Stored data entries
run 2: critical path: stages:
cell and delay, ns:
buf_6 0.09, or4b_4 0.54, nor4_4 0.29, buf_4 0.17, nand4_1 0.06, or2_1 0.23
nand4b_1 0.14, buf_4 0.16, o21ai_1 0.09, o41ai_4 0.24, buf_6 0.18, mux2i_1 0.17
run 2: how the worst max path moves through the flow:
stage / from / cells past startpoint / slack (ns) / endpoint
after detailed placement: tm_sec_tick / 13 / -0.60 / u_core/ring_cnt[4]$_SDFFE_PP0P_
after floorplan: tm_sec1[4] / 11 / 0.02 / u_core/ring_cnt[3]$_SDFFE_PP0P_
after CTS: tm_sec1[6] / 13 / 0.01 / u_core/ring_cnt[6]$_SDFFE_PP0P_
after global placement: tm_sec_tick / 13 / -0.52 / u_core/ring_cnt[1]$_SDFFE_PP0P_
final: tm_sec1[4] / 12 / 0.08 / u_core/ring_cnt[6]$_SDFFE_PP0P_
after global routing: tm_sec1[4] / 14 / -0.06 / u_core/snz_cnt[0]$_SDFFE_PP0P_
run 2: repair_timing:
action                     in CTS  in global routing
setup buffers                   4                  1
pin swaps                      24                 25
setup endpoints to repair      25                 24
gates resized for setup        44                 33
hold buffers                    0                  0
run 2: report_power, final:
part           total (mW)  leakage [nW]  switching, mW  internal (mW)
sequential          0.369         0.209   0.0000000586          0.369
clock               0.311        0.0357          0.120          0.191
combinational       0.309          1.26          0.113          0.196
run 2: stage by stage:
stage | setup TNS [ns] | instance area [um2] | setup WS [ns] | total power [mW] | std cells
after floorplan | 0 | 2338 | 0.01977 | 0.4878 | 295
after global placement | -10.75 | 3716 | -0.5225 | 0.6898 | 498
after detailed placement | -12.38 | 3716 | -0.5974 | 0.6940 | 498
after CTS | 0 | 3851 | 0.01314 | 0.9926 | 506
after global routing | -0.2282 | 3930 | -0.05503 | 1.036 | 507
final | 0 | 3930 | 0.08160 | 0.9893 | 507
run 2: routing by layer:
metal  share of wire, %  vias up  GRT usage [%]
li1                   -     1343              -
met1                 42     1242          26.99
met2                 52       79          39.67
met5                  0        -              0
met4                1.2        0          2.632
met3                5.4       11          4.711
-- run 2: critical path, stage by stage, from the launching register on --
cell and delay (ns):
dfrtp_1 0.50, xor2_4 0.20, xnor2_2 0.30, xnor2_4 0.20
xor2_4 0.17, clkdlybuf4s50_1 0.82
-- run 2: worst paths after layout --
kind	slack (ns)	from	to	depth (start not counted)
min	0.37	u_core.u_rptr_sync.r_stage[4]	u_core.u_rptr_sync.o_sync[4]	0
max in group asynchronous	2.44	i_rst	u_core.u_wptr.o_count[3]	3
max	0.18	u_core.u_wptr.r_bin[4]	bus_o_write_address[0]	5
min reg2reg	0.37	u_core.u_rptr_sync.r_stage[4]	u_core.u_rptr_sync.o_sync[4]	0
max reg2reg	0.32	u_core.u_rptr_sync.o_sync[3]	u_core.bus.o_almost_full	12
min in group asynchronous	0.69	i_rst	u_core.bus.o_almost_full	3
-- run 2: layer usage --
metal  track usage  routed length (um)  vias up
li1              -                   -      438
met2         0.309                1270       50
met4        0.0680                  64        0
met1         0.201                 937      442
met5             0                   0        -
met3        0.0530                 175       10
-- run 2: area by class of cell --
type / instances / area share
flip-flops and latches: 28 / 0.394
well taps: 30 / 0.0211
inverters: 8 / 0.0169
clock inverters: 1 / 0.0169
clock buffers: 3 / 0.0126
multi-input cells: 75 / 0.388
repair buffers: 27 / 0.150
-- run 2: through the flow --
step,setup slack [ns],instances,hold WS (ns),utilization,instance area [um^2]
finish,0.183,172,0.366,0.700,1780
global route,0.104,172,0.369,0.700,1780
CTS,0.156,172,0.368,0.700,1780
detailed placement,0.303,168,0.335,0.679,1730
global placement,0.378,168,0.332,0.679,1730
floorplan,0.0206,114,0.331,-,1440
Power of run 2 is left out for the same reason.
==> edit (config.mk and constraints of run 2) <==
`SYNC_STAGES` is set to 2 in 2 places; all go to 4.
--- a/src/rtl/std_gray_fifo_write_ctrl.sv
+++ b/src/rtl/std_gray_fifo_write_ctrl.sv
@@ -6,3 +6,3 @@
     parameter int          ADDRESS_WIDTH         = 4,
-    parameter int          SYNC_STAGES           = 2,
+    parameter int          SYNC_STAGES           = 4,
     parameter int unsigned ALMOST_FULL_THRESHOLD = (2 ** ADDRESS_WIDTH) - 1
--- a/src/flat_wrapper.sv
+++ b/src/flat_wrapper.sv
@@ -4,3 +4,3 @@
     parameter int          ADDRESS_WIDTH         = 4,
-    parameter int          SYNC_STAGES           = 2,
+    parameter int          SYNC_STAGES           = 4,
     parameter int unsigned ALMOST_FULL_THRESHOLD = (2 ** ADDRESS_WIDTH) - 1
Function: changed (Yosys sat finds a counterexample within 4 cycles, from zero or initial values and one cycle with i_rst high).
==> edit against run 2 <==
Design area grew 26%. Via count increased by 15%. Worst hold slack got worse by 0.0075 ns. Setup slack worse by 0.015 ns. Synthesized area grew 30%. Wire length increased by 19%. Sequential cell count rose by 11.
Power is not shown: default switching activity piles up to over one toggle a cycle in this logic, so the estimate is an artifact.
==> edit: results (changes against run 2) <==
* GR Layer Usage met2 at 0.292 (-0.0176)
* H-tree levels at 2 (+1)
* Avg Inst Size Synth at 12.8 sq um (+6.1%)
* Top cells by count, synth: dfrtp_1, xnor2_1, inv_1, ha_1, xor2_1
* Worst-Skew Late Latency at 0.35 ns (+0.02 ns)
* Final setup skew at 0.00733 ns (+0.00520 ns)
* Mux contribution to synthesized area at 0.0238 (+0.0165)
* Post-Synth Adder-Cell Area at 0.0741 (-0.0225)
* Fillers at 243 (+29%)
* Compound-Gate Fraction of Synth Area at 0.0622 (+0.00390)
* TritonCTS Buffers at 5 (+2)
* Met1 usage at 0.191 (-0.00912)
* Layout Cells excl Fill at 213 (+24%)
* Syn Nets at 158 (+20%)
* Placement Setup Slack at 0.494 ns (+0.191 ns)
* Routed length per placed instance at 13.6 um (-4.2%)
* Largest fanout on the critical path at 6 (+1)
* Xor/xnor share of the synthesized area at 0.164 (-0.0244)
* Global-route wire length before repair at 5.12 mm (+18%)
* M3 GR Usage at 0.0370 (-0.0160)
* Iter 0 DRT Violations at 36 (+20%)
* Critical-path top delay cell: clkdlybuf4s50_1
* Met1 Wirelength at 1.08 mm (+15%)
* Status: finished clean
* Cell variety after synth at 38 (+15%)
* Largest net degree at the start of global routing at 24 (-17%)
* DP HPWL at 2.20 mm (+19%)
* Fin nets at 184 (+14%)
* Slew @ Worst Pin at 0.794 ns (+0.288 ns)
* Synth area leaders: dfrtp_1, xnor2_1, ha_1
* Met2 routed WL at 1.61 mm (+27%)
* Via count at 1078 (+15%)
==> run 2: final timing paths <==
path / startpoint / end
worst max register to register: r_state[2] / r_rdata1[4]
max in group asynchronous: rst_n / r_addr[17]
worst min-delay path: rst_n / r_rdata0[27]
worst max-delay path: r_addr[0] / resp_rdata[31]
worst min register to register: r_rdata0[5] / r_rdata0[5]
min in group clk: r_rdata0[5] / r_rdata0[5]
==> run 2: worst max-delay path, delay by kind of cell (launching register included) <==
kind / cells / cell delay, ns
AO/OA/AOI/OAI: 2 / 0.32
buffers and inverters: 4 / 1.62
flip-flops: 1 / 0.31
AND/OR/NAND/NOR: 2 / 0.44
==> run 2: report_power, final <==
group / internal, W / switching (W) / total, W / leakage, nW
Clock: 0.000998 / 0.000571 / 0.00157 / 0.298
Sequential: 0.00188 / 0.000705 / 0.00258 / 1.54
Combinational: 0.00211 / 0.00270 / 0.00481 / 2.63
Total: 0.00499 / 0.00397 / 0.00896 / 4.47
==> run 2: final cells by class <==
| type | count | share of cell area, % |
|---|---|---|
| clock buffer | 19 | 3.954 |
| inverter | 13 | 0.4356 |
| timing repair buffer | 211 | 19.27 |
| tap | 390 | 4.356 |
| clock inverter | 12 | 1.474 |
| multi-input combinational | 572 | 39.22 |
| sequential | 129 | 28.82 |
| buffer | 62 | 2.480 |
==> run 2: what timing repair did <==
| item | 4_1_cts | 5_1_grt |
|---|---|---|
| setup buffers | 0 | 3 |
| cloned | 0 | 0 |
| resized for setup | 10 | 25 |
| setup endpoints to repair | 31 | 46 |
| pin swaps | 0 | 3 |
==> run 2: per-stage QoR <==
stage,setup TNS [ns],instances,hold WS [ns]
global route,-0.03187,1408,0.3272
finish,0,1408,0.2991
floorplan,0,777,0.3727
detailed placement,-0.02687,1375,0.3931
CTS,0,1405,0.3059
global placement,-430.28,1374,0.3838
`src/rtl/nubus_bus_steer.sv`:
```
// NuBus 5V buffer steering and registered arbitration/request handshake for the FPGA master.
// Every buffer direction change is bracketed by TURN_CYCLES dead cycles with all drivers Z.
module nubus_bus_steer #(
    parameter int ARB_W       = 4,
    parameter int TURN_CYCLES = 1,
    parameter int ARB_SETTLE  = 2,
    parameter int CNT_W       = 8
) (
    input  logic             clk,
    input  logic             reset_n,
    input  logic [ARB_W-1:0] id_n,
    input  logic [ARB_W-1:0] arb_n_in,
    output logic [ARB_W-1:0] arb_o_n,
    output logic             rqst_o_n,
    input  logic             start_n_in,
    input  logic             mst_req,
    input  logic             mst_done,
    input  logic             slv_resp,
    output logic             grant,
    output logic             master_dir,
    output logic             slv_dir,
    output logic             nubus_oe,
    output logic             busy,
    output logic [CNT_W-1:0] lost_cnt
);
    typedef enum logic [2:0] {IDLE, SLV_TURN, ARB, M_TURN, MASTER, REL_TURN} state_t;

    localparam logic [3:0]       TURN_LAST   = 4'(TURN_CYCLES - 1);
    localparam logic [3:0]       SETTLE_LAST = 4'(ARB_SETTLE - 1);
    localparam logic [CNT_W-1:0] CNT_ONE     = CNT_W'(1);

    state_t           state_q, state_d;
    logic [3:0]       tcnt_q, tcnt_d;
    logic [3:0]       scnt_q, scnt_d;
    logic             init_q, init_d;
    logic             oe_q, oe_d;
    logic             mdir_q, mdir_d;
    logic             sdir_q, sdir_d;
    logic             grant_q, grant_d;
    logic             rqst_q, rqst_d;
    logic             arb_en_q, arb_en_d;
    logic [CNT_W-1:0] lost_q, lost_d;

    logic turn_done;
    assign turn_done = (tcnt_q == TURN_LAST);

    always_ff @(posedge clk or negedge reset_n) begin
        if (!reset_n) begin
            state_q  <= IDLE;
            tcnt_q   <= '0;
            scnt_q   <= '0;
            init_q   <= 1'b1;
            oe_q     <= 1'b1;
            mdir_q   <= 1'b0;
            sdir_q   <= 1'b0;
            grant_q  <= 1'b0;
            rqst_q   <= 1'b1;
            arb_en_q <= 1'b0;
            lost_q   <= '0;
        end else begin
            state_q  <= state_d;
            tcnt_q   <= tcnt_d;
            scnt_q   <= scnt_d;
            init_q   <= init_d;
            oe_q     <= oe_d;
            mdir_q   <= mdir_d;
            sdir_q   <= sdir_d;
            grant_q  <= grant_d;
            rqst_q   <= rqst_d;
            arb_en_q <= arb_en_d;
            lost_q   <= lost_d;
        end
    end

    always_comb begin
        state_d  = state_q;
        tcnt_d   = tcnt_q;
        scnt_d   = scnt_q;
        init_d   = init_q;
        oe_d     = oe_q;
        mdir_d   = mdir_q;
        sdir_d   = sdir_q;
        grant_d  = grant_q;
        rqst_d   = rqst_q;
        arb_en_d = arb_en_q;
        lost_d   = lost_q;
        case (state_q)
            IDLE: begin
                // Out of reset the buffers stay Z for one turnaround before IDLE acts.
                if (init_q) begin
                    if (turn_done) begin
                        init_d = 1'b0;
                        oe_d   = 1'b0;
                        tcnt_d = '0;
                    end else begin
                        tcnt_d = tcnt_q + 4'd1;
                    end
                end else if (slv_resp != sdir_q) begin
                    state_d = SLV_TURN;
                    oe_d    = 1'b1;
                    tcnt_d  = '0;
                end else if (mst_req) begin
                    state_d  = ARB;
                    rqst_d   = 1'b0;
                    arb_en_d = 1'b1;
                    scnt_d   = '0;
                end
            end
            SLV_TURN: begin
                if (turn_done) begin
                    state_d = IDLE;
                    sdir_d  = slv_resp;
                    oe_d    = 1'b0;
                    tcnt_d  = '0;
                end else begin
                    tcnt_d = tcnt_q + 4'd1;
                end
            end
            ARB: begin
                if (!mst_req) begin
                    state_d  = IDLE;
                    rqst_d   = 1'b1;
                    arb_en_d = 1'b0;
                end else if (start_n_in == 1'b0) begin
                    scnt_d = '0;
                end else if (scnt_q == SETTLE_LAST) begin
                    scnt_d = '0;
                    if (arb_n_in == id_n) begin
                        state_d  = M_TURN;
                        arb_en_d = 1'b0;
                        oe_d     = 1'b1;
                        tcnt_d   = '0;
                    end else if (lost_q != '1) begin
                        lost_d = lost_q + CNT_ONE;
                    end
                end else begin
                    scnt_d = scnt_q + 4'd1;
                end
            end
            M_TURN: begin
                if (turn_done) begin
                    state_d = MASTER;
                    mdir_d  = 1'b1;
                    oe_d    = 1'b0;
                    grant_d = 1'b1;
                    rqst_d  = 1'b1;
                    tcnt_d  = '0;
                end else begin
                    tcnt_d = tcnt_q + 4'd1;
                end
            end
            MASTER: begin
                if (mst_done) begin
                    state_d = REL_TURN;
                    grant_d = 1'b0;
                    oe_d    = 1'b1;
                    mdir_d  = 1'b0;
                    tcnt_d  = '0;
                end
            end
            REL_TURN: begin
                if (turn_done) begin
                    state_d = IDLE;
                    oe_d    = 1'b0;
                    tcnt_d  = '0;
                end else begin
                    tcnt_d = tcnt_q + 4'd1;
                end
            end
            default: state_d = IDLE;
        endcase
    end

    // Drop our low ID bits once a higher line is pulled by a card whose ID has that bit set.
    always_comb begin
        logic beaten;
        beaten  = 1'b0;
        arb_o_n = '1;
        for (int i = 0; i < ARB_W; i++) begin
            beaten = 1'b0;
            for (int j = i + 1; j < ARB_W; j++)
                beaten = beaten | (~arb_n_in[j] & id_n[j]);
            arb_o_n[i] = ~(arb_en_q & ~id_n[i] & ~beaten);
        end
    end

    assign rqst_o_n   = rqst_q;
    assign grant      = grant_q;
    assign master_dir = mdir_q;
    assign slv_dir    = sdir_q;
    assign nubus_oe   = oe_q;
    assign busy       = (state_q != IDLE);
    assign lost_cnt   = lost_q;

endmodule
```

- ACTIVITY
Among the entries above, find the line with "ns (+0.02 ns)" and the line with "at 0.0622 (+0.00390)"; give again exactly these two lines and all lines between them.

- ANSWER
* Worst-Skew Late Latency at 0.35 ns (+0.02 ns)
* Final setup skew at 0.00733 ns (+0.00520 ns)
* Mux contribution to synthesized area at 0.0238 (+0.0165)
* Post-Synth Adder-Cell Area at 0.0741 (-0.0225)
* Fillers at 243 (+29%)
* Compound-Gate Fraction of Synth Area at 0.0622 (+0.00390)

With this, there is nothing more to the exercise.